Not everyone is allowed to see a patient’s data.
Even in a hospital or clinical setting access to PHI is restricted – as it should be.
But if that same data is “anonymized” or “de-identified” – with all connections back to the patient removed – then it can be used much more robustly and with fewer restrictions.
FHIR resources are full of PHI.
- Patient
- Observation
- CarePlan
- Procedure
Almost every resource type can be filled with rich data that points back to an individual patient.
How do you anonymize these resources in such a way that the patient cannot be identified while still retaining value?
Microsoft’s “FHIR and DICOM data anonymization” project is a good place to start.
It’s an open source project that combines a set of FHIRpath expressions with a customizable rules engine. All with the aim of removing or obfuscating individual FHIR elements and attributes.
I’ve worked on real-world projects that use this library very effectively, building it into existing applications.
Positioned correctly in your data flow it can anonymize resources “on the fly” in response to a GET request from a consumer who has limited access.

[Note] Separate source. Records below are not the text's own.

## config.mk

```make
export PLATFORM = sky130hd
export DESIGN_NAME = ppioba_cell
export DESIGN_NICKNAME = d
export VERILOG_FILES = /design/src/design/ppioba_pkg.sv /design/src/design/ppioba_cell.sv
export SDC_FILE = /design/constraint.sdc
export NUM_CORES = 1
export LEC_CHECK = 0
export ABC_AREA = 1
export ABC_CLOCK_PERIOD_IN_PS = 13210
export BUFFER_PORTS_ARGS = -buffer_cell sky130_fd_sc_hd__buf_2
export CORE_AREA = 4 4 294 296
export DETAILED_ROUTE_END_ITERATION = 16
export DIE_AREA = 0 0 298 300
export MAX_ROUTING_LAYER = met4
export PLACE_DENSITY = 0.5
export SETUP_SLACK_MARGIN = 0.02
export SLEW_MARGIN = 20
export SYNTH_ARGS = -nofsm -noshare
export SYNTH_HDL_FRONTEND = slang
export SYNTH_SLANG_ARGS = --single-unit
```

## constraint.sdc

```tcl
create_clock -name clk -period 13.21 [get_ports clk]
set_clock_uncertainty 0.2 [all_clocks]
set_input_delay 1.321 -clock clk [delete_from_list [all_inputs] [get_ports clk]]
set_output_delay 1.321 -clock clk [all_outputs]
set_load 0.1 [all_outputs]
```

## src/design/ppioba_pkg.sv

```systemverilog
// ----------------------------------------------------------------------------
// ppioba_pkg
// Shared types and constants for the per-process io byte accounting core.
// ----------------------------------------------------------------------------
package ppioba_pkg;

  localparam logic [1:0] MODE_ACCESS  = 2'd0;
  localparam logic [1:0] MODE_TICK    = 2'd1;
  localparam logic [1:0] MODE_READOUT = 2'd2;
  localparam logic [1:0] MODE_RESTART = 2'd3;

  localparam logic [2:0] OP_READ  = 3'd0;
  localparam logic [2:0] OP_WRITE = 3'd1;

  localparam logic [1:0] KIND_ENTRY    = 2'd0;
  localparam logic [1:0] KIND_OVERFLOW = 2'd1;
  localparam logic [1:0] KIND_EMPTY    = 2'd2;

  localparam logic REG_ENABLED = 1'b0;
  localparam logic REG_WINDOW  = 1'b1;

  localparam logic [13:0] WINDOW_MAX    = 14'd10000;
  localparam logic [13:0] WINDOW_RESET  = 14'd5000;
  localparam logic [13:0] TICK_SAT      = 14'h3fff;
  localparam int          KB_SHIFT      = 10;

  typedef struct packed {
    logic [21:0] pid;
    logic [63:0] start;
    logic [63:0] rd;
    logic [63:0] wr;
  } entry_t;

  typedef struct packed {
    logic        capture;
    logic        ins;
    logic        drain;
    logic        add;
    logic        add_rd;
    logic        add_wr;
    logic [31:0] bytes;
  } cell_ctrl_t;

  typedef enum logic [1:0] {
    ST_IDLE,
    ST_UPDATE,
    ST_DRAIN,
    ST_TAIL
  } state_t;

endpackage

```

## src/design/ppioba_cell.sv

```systemverilog
// ----------------------------------------------------------------------------
// ppioba_cell
// One table slot: key compare, read/write byte counters, shifts to neighbors.
// ----------------------------------------------------------------------------
module ppioba_cell (
  input  logic                   clk,
  input  logic                   rst,
  input  ppioba_pkg::cell_ctrl_t ctrl,
  input  logic                   valid,
  input  logic [21:0]            key_pid,
  input  logic [63:0]            key_start,
  input  ppioba_pkg::entry_t     prev_entry,
  input  ppioba_pkg::entry_t     next_entry,
  output ppioba_pkg::entry_t     entry,
  output logic                   hit
);
  import ppioba_pkg::*;

  always_ff @(posedge clk) begin
    if (rst) begin
      hit <= 1'b0;
    end else if (ctrl.capture) begin
      hit <= valid && (entry.pid == key_pid) && (entry.start == key_start);
    end
  end

  always_ff @(posedge clk) begin
    if (ctrl.ins) begin
      entry <= prev_entry;
    end else if (ctrl.drain) begin
      entry <= next_entry;
    end else if (ctrl.add && hit) begin
      if (ctrl.add_rd) begin
        entry.rd <= entry.rd + {32'd0, ctrl.bytes};
      end
      if (ctrl.add_wr) begin
        entry.wr <= entry.wr + {32'd0, ctrl.bytes};
      end
    end
  end

endmodule

```

Yosys cells after proc, flatten, opt, wreduce, memory -nomap -nowiden
Index checks and enable logic that the tools add are counted.
{"block": "word_totals", "rom_bits": 0, "memories": 0, "latch_bits": 0, "ramBits": 0, "reg_bits": 215}
{"block": "op_classes", "n_shift": 0, "magnitude_cmp": 0, "n_div": 0, "n_mux": 6, "n_reduce_logical": 9, "mul": 0, "bitwise": 0, "add_sub_neg": 2, "eq_ne": 2}
{"cell": "two-way mux 128 bit", "count": 2}
{"cell": "two-way mux 214 bit", "count": 1}
{"cell": "adder 64 x 32 -> 64 bit", "count": 2}
{"cell": "two-way mux 64 bit", "count": 2}
{"cell": "two-way mux 86 bit", "count": 1}
{"cell": "== test 64 bit", "count": 1}
{"cell": "== test 22 bit", "count": 1}
{"cell": "nonzero test 3 bit", "count": 3}
{"cell": "AND reduction 2 bit", "count": 2}
{"cell": "logical AND 1 bit", "count": 3}
{"cell": "nonzero test 2 bit", "count": 1}

Depth between registers and ports, before layout
Gate-level depths: netlist of run 1.
{"block": "depth", "ltp_word": 5, "ltp_mapped": 16, "ltp_nobuf": 16}

Worst setup path after synthesis of run 1
OpenSTA, ideal clock, no wires.
{"block": "synth_path", "path_type": "input port to flip-flop", "start": "input port ctrl[36] (netlist name)", "end": "register entry[119] (netlist name) (data pin)", "required_ns": 12.754, "t_arrival_ns": 4.614, "setup_time_ns": 0.256, "path_stages": 7, "slack_ns": 8.140, "cell_sequence": "clkbuf_1 -> nor2_1 -> inv_2 -> clkbuf_1 -> nand2_1 -> nand2_1 -> nand2_1"}
{"block": "synth_between", "elab_chain_cells": 1}
{"item": "start, declared", "line_no": "ppioba_cell.sv:8", "rtl": "input ppioba_pkg::cell_ctrl_t ctrl,"}
{"item": "two-way mux 214 bit", "line_no": "ppioba_cell.sv:28", "rtl": "if (ctrl.ins) begin"}
{"item": "end signal, assigned", "line_no": "ppioba_cell.sv:29", "rtl": "entry <= prev_entry;"}
{"item": "end signal, assigned", "line_no": "ppioba_cell.sv:31", "rtl": "entry <= next_entry;"}
{"item": "end, declared", "line_no": "ppioba_cell.sv:14", "rtl": "output ppioba_pkg::entry_t entry,"}
Every way passes these cells.
A chain may end at the register's enable or synchronous reset.

Final worst setup path of run 1
{"block": "layout_path", "start": "input port ctrl[35] (netlist name)", "end": "register entry[31] (netlist name) (data pin)"}
{"block": "layout_between", "elab_chain_cells": 2}
{"item": "two-way mux 128 bit", "line_no": "ppioba_cell.sv:30", "rtl": "end else if (ctrl.drain) begin"}
{"item": "two-way mux 214 bit", "line_no": "ppioba_cell.sv:28"}
Every way passes these cells.

==> out/qor.csv, run 1 <==
stage,metric,value,unit
cells_and_area,"most common cell after layout, fill and taps aside",nand2_1,
power,Psw,1.59,mW
power,maximum vdd drop,0.0956,mV
flow_run,Max Cap Violations,0,
yosys,Post-synth EDFFs,214,
drt,TritonRoute pass-1 iters,6,
drt,drc violations,0,
setup_path,WP buf/inv,4,
yosys,mean post-synth cell area,6.15,um2
setup_path,Crit path required time,13.37,ns
clock_tree,CTS Hold Bufs,0,
clock_tree,Sink Count,215,
global_routing,Overflow after GRT,0,
drt,Via density,4.54,
setup_path,Worst Setup Start Kind,primary input,
power,Leak,14.0,nW
cells_and_area,"commonest non-fill, non-tap cells in the layout","nand2_1 (1493), buf_2 (768), inv_1 (444), nor2_1 (227), edfxtp_1 (214)",
power,clock power share,0.254,
clock_tree,H-tree Lvls,1,
clock_tree,Num CTS Buffers,30,
yosys,Unique masters post-synth,43,
die,Core Box Area,0.0836,mm2
placement,Port Buffers,769,
global_routing,vias in the first global route,22357,
sta,setup_tns,0,ns
sta,count of final hold-check violations,0,
setup_path,critical path type,primary input to flop,
yosys,syn nets,3793,
clock_tree,clock latency on the worst-skew pair,0.61,ns
drt,Avg WL per Cell,21.1,um
clock_tree,post_cts resized,0,
die,# IOs,770,
die,die area,0.0894,mm2
placement,Placer Congestion,0.972,
setup_path,Critical-path top delay cell,buf_4,
setup_path,CP Capture Type,flop,
power,Seq pwr share,0.294,
clock_tree,total setup buffers inserted after CTS,0,
drt,Routed Antenna Nets,0,
sta,Tmin final,3.97,ns
die,initial core utilization,0.233,
power,PD cells,128,mW/mm2
min_path,class of the worst hold path,flop to flop,
sta,final setup fails,0,
setup_path,crit path max fanout,99,
yosys,Post-synth ARST share,0,
cells_and_area,post-layout net count,4527,
power,Combinational Power Share,0.452,
power,P_int,1.66,mW
sta,hold slack,0.401,ns
setup_path,CP cell instances,buf_2 -> buf_4 -> nor2_1 -> inv_6 -> buf_4 -> nand2_1 -> o21ai_0 -> nand2_1,
yosys,synthesized area,0.0195,mm2
global_routing,Total GRT Usage,0.232,
die,Die W,298,um
cells_and_area,Fillers,9543,
drt,final wirelength,106,mm
sta,Worst-Margin Slew,1.07,ns
sta,RSZ-0062 raised after global routing,false,
setup_path,CP Data Arrival Time,4.13,ns
clock_tree,Root Driver,clkbuf_16,
drt,1st-iter DRT viols,1590,
sta,"Period Utilization, post-route",0.300,
clock_tree,clk buf depth,3,
die,chip height,300,um
placement,post-detail-place hpwl,89.0,mm
setup_path,CP max stage delay,0.79,ns
sta,f_max,252,MHz
clock_tree,TritonCTS clock tree,built,
yosys,synthesized flop and latch total,215,
yosys,Most used DFF post-synth,edfxtp_1,
power,Net Sw Frac,0.489,
die,row count,106,
outcome,outcome,"finished, final reports clean",
clock_tree,"CTS clk-pin slew, worst paths",0.06,ns
global_routing,global-route wire length before repair,150,mm
global_routing,initial antenna violation count,32,
sta,Final Max Slew Viols,0,
global_routing,largest net degree at the start of global routing,107,
setup_path,CP top delay family,buffers and inverters,
cells_and_area,area grow syn2layout,30.7,%
cells_and_area,layout cells sized above 1,0.221,
cells_and_area,fin util,0.305,
sta,Slew headroom,0.287,
yosys,post-synthesis sequential area ratio,0.330,
yosys,Yosys warnings,0,
drt,Vias,22822,
yosys,synthesized instance count,3172,
## per-stage QoR
step / worst slack, ns / cell area (um2) / instances / total power [mW]
5_1_grt: 8.98 / 25500 / 5021 / 3.43
2_1_floorplan: 8.14 / 19500 / 3172 / 1.99
3_5_place_dp: 8.51 / 24500 / 4954 / 2.45
6_report: 9.24 / 25500 / 5023 / 3.26
3_3_place_gp: 8.52 / 24500 / 4954 / 2.45
4_1_cts: 9.17 / 25500 / 5004 / 3.29
## area by class of cell
type	instances	area, um2	share of cell area
inverter	456	1720	0.0676
clock inverter	14	151	0.00594
tap	1080	1350	0.0530
sequential	215	6450	0.253
timing repair buffer	776	3910	0.153
multi-input combinational	2427	11100	0.434
antenna	19	47.5	0.00186
clock buffer	36	795	0.0312
## worst reg2reg max path, cell delays in order (launching register included)
cell	delay, ns
edfxtp_1	0.41
ha_1	0.31
fa_1	0.48
nand3_1	0.13
nand3_2	0.10
nand2_1	0.07
nand2_1	0.10
nand2_1	0.10
nand2_1	0.13
nand2_1	0.11
nand2_1	0.16
nand2_1	0.16
nand2_1	0.06
nand2_1	0.05
nand3_1	0.06
nand2_1	0.09
nand2_1	0.05
## path summary, 6_finish.rpt
| kind | from | end | cells past startpoint | slack [ns] |
|---|---|---|---|---|
| max reg2reg | entry[0] | entry[54] | 16 | 10.20 |
| min | hit | hit | 2 | 0.40 |
| min reg2reg | hit | hit | 2 | 0.40 |
| max | ctrl[35] | entry[31] | 8 | 9.24 |
## registers in the layout, summed over array words and instances (netlist names)
| name | cells |
|---|---|
| hit | 1 |
| entry | 214 |
## cell usage after synthesis, drive strengths merged (3+ instances only)
cell type  number  area share
clkbuf         63       0.012
xor2           28       0.013
or2             6      0.0019
nand3b          9      0.0035
nand2        1507        0.29
a22o            3      0.0013
inv           456       0.088
o22ai          15      0.0048
buf            11      0.0027
edfxtp        214        0.33
ha             64       0.041
nor2          239       0.048
nand3         195       0.051
a21oi          64       0.016
xnor2          50       0.022
a21o            6      0.0023
o21bai          9      0.0035
and2            3     0.00096
nand4          34       0.011
and3            3     0.00096
o21ai         133       0.034
nor3           47       0.013
## logic make-up after synthesis
family                   Yosys count  share of synthesized area
AO/OA/AOI/OAI                    235                     0.0645
adder cells (fa/ha/maj)           66                     0.0431
flip-flops                       215                      0.330
buffers and inverters            530                      0.103
XOR/XNOR                          78                     0.0350
AND/OR/NAND/NOR                 2048                      0.424
## power groups by stage
stage / registers, mW / clock network [mW] / logic [mW]
final: 0.957 / 0.827 / 1.47
after global routing: 0.965 / 0.881 / 1.58
after CTS: 0.958 / 0.853 / 1.48
after detailed placement: 0.971 / 0 / 1.48
after global placement: 0.972 / 0 / 1.48
after floorplan: 1.48 / 0 / 0.511
## layer usage
metal,part of all wire,track usage
met5,0,-
met1,0.41,0.273
met4,0.028,0.0585
met3,0.067,0.0413
met2,0.50,0.410
Note: power is estimated with default switching activity, not from simulation.
==> run 2: changes to the inputs <==
--- a/config.mk
+++ b/config.mk
@@ -6,13 +6,13 @@
 export NUM_CORES = 1
 export LEC_CHECK = 0
 export ABC_AREA = 1
-export ABC_CLOCK_PERIOD_IN_PS = 13210
+export ABC_CLOCK_PERIOD_IN_PS = 3300
 export BUFFER_PORTS_ARGS = -buffer_cell sky130_fd_sc_hd__buf_2
 export CORE_AREA = 4 4 294 296
 export DETAILED_ROUTE_END_ITERATION = 16
 export DIE_AREA = 0 0 298 300
 export MAX_ROUTING_LAYER = met4
-export PLACE_DENSITY = 0.5
+export PLACE_DENSITY = 0.52
 export SETUP_SLACK_MARGIN = 0.02
 export SLEW_MARGIN = 20
 export SYNTH_ARGS = -nofsm -noshare
==> constraint.sdc (replaced) <==
create_clock -name clk -period 3.3 [get_ports clk]
set_clock_uncertainty 0.2 [all_clocks]
set_input_delay 0.33 -clock clk [delete_from_list [all_inputs] [get_ports clk]]
set_output_delay 0.33 -clock clk [all_outputs]
set_load 0.1 [all_outputs]
==> run 2 against run 1 <==
Sequential share of layout area shrank 4.2 points; wire length is 5.5% higher; combinational power rose to 4.5 times the previous value; core utilization increased by 6.0 points; sequential power increased to 4.0 times the previous value; register-to-register slack lost 10 ns.
==> out/qor.csv, run 2 (synthesis gave the netlist of run 1 again) <==
stage,metric,value,unit
setup_path,critical path type,flop to flop,
clock_tree,"CTS clk-pin slew, worst paths",0.05,ns
global_routing,vias in the first global route,24449,
sta,Worst-Margin Slew,1.06,ns
global_routing,global-route wire length before repair,159,mm
power,Combinational Power Share,0.460,
power,P_int,7.73,mW
cells_and_area,post-layout net count,4960,
setup_path,Critical-path top delay cell,dlygate4sd3_1,
setup_path,Worst Setup Start Kind,flop,
power,Leak,16.0,nW
sta,final setup fails,0,
cells_and_area,layout cells sized above 1,0.223,
sta,RSZ-0062 raised after global routing,true,
cells_and_area,Final Cell Area,0.0305,mm2
setup_path,CP cell instances,ha_4 -> nand2_1 -> inv_1 -> a21oi_1 -> nand2_2 -> nand2_1 -> nand2_4 -> nand2_1 -> nand2_1 -> nand2_1 -> nand2_1 -> nand2_1 -> nand3_1 -> nand2_1 -> nand2_1 -> dlygate4sd3_1,
cells_and_area,area grow syn2layout,56.6,%
drt,Routed Antenna Nets,0,
power,maximum vdd drop,0.334,mV
setup_path,reg2reg end,entry[39],
drt,TritonRoute pass-1 iters,7,
sta,hold slack,0.0254,ns
power,Net Sw Frac,0.466,
drt,Vias,24989,
setup_path,worst-case reg-to-reg path depth,16,
cells_and_area,Largest register FFs,214,
drt,Via density,4.56,
drt,Avg WL per Cell,20.4,um
clock_tree,H-tree Lvls,2,
die,chip height,300,um
die,Core Box Area,0.0836,mm2
die,row count,106,
sta,count of final hold-check violations,0,
setup_path,Crit path required time,3.37,ns
drt,1st-iter DRT viols,1822,
sta,Final Max Slew Viols,0,
setup_path,crit path max fanout,4,
setup_path,CP max stage delay,0.56,ns
setup_path,Critical Path End,entry[39],
global_routing,Total GRT Usage,0.245,
power,Total Power,14.5,mW
cells_and_area,Reg with most FFs,entry,
die,# IOs,770,
placement,Port Buffers,769,
min_path,class of the worst hold path,primary input to flop,
cells_and_area,"most common cell after layout, fill and taps aside",nand2_1,
sta,Tmin final,3.18,ns
die,die area,0.0894,mm2
global_routing,Overflow after GRT,0,
clock_tree,Sink Count,215,
drt,final wirelength,112,mm
placement,post-detail-place hpwl,91.2,mm
die,Die W,298,um
placement,DP Area,0.0247,mm2
clock_tree,clock latency on the worst-skew pair,0.55,ns
clock_tree,clk buf depth,3,
clock_tree,Root Driver,clkbuf_16,
setup_path,CP Data Arrival Time,3.25,ns
setup_path,reg-to-reg setup timing slack,0.12,ns
global_routing,initial antenna violation count,33,
sta,Slew headroom,0.291,
power,Seq pwr share,0.265,
power,PD cells,474,mW/mm2
cells_and_area,Largest regs,"entry: 214 flops, hit: 1 flops",
setup_path,r2r startpoint,entry[6],
placement,Placer Congestion,0.958,
power,Psw,6.75,mW
cells_and_area,"commonest non-fill, non-tap cells in the layout","nand2_1 (1477), buf_2 (768), inv_1 (444), dlygate4sd3_1 (408), nor2_1 (217)",
sta,f_max,314,MHz
drt,drc violations,0,
power,clock power share,0.276,
sta,"Period Utilization, post-route",0.964,
clock_tree,Num CTS Buffers,34,
global_routing,largest net degree at the start of global routing,92,
setup_path,CP Capture Type,flop,
setup_path,CP most frequent cell,nand2_1,
outcome,outcome,"finished, final reports clean",
die,initial core utilization,0.233,
flow_run,Max Cap Violations,0,
clock_tree,TritonCTS clock tree,built,
setup_path,CP startpoint,entry[6],
==> run 2: worst min path at each step <==
stage / slack [ns] / startpoint / depth (start not counted) / to
floorplan: 0.20 / rst / 1 / hit
global placement: 0.36 / rst / 2 / hit
detailed placement: 0.35 / rst / 2 / hit
CTS: 0.001 / next_entry[17] / 3 / entry[17]
global route: 0.02 / next_entry[66] / 3 / entry[66]
finish: 0.03 / next_entry[17] / 3 / entry[17]
==> run 2: final cells by class <==
| type | count | area [um2] |
|---|---|---|
| Fill cell | 9098 | 53000 |
| Multi-Input combinational cell | 2427 | 11500 |
| Timing Repair Buffer | 1205 | 8240 |
| Sequential cell | 215 | 6450 |
| Inverter | 456 | 1720 |
| Tap cell | 1080 | 1350 |
| Clock buffer | 43 | 948 |
| Clock inverter | 19 | 235 |
| Antenna cell | 34 | 85.1 |
==> run 2: metal layers <==
metal / GRT usage / share of wire / up-vias
li1: - / - / 12327
met1: 0.294 / 0.41 / 11527
met2: 0.413 / 0.48 / 973
met3: 0.0552 / 0.076 / 162
met4: 0.0738 / 0.032 / 0
met5: - / 0 / -
==> run 2: power groups by stage <==
stage	Combinational [mW]	Clock (mW)	Sequential, mW
floorplan	2.04	0	5.92
global placement	5.98	0	3.87
detailed placement	5.97	0	3.87
CTS	6.49	4.10	3.82
global route	7.11	4.21	3.86
finish	6.65	3.99	3.83
==> run 2: metrics by stage <==
| step | TNS [ns] | worst slack [ns] | instances | util |
|---|---|---|---|---|
| 3_3_place_gp | 0 | 0.349 | 4967 | 0.295 |
| 2_1_floorplan | 0 | 0.162 | 3172 | - |
| 5_1_grt | -0.0200 | -0.0154 | 5474 | 0.365 |
| 6_report | 0 | 0.120 | 5479 | 0.366 |
| 4_1_cts | 0 | 0.0407 | 5437 | 0.359 |
| 3_5_place_dp | 0 | 0.322 | 4967 | 0.295 |
==> run 2: critical path: cells and delay by family (launching register included) <==
kind | cells | cell delay [ns]
buffers and inverters | 2 | 0.62
flip-flops | 1 | 0.45
AND/OR/NAND/NOR | 12 | 1.18
adder cells (fa/ha/maj) | 1 | 0.27
AO/OA/AOI/OAI | 1 | 0.18
==> run 2: repair_timing <==
item	CTS	global route
setup endpoints to repair	0	34
hold buffers	408	0
hold endpoints to repair	213	0
resized for setup	0	84
setup buffers	0	8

Or it can be triggered by an event notification that sends a newly updated resource to an external data warehouse.
Run the resource through your anonymizing engine and it leaves behind a shell of a resource that still provides value to consuming applications but with no way to connect that resource back to a real patient.
- A blood pressure reading
- A time of day
- A patient between 50 and 60 years of age
- A hypertension condition
Anonymous but still valuable.
It’s free. It’s open source. And it works.
---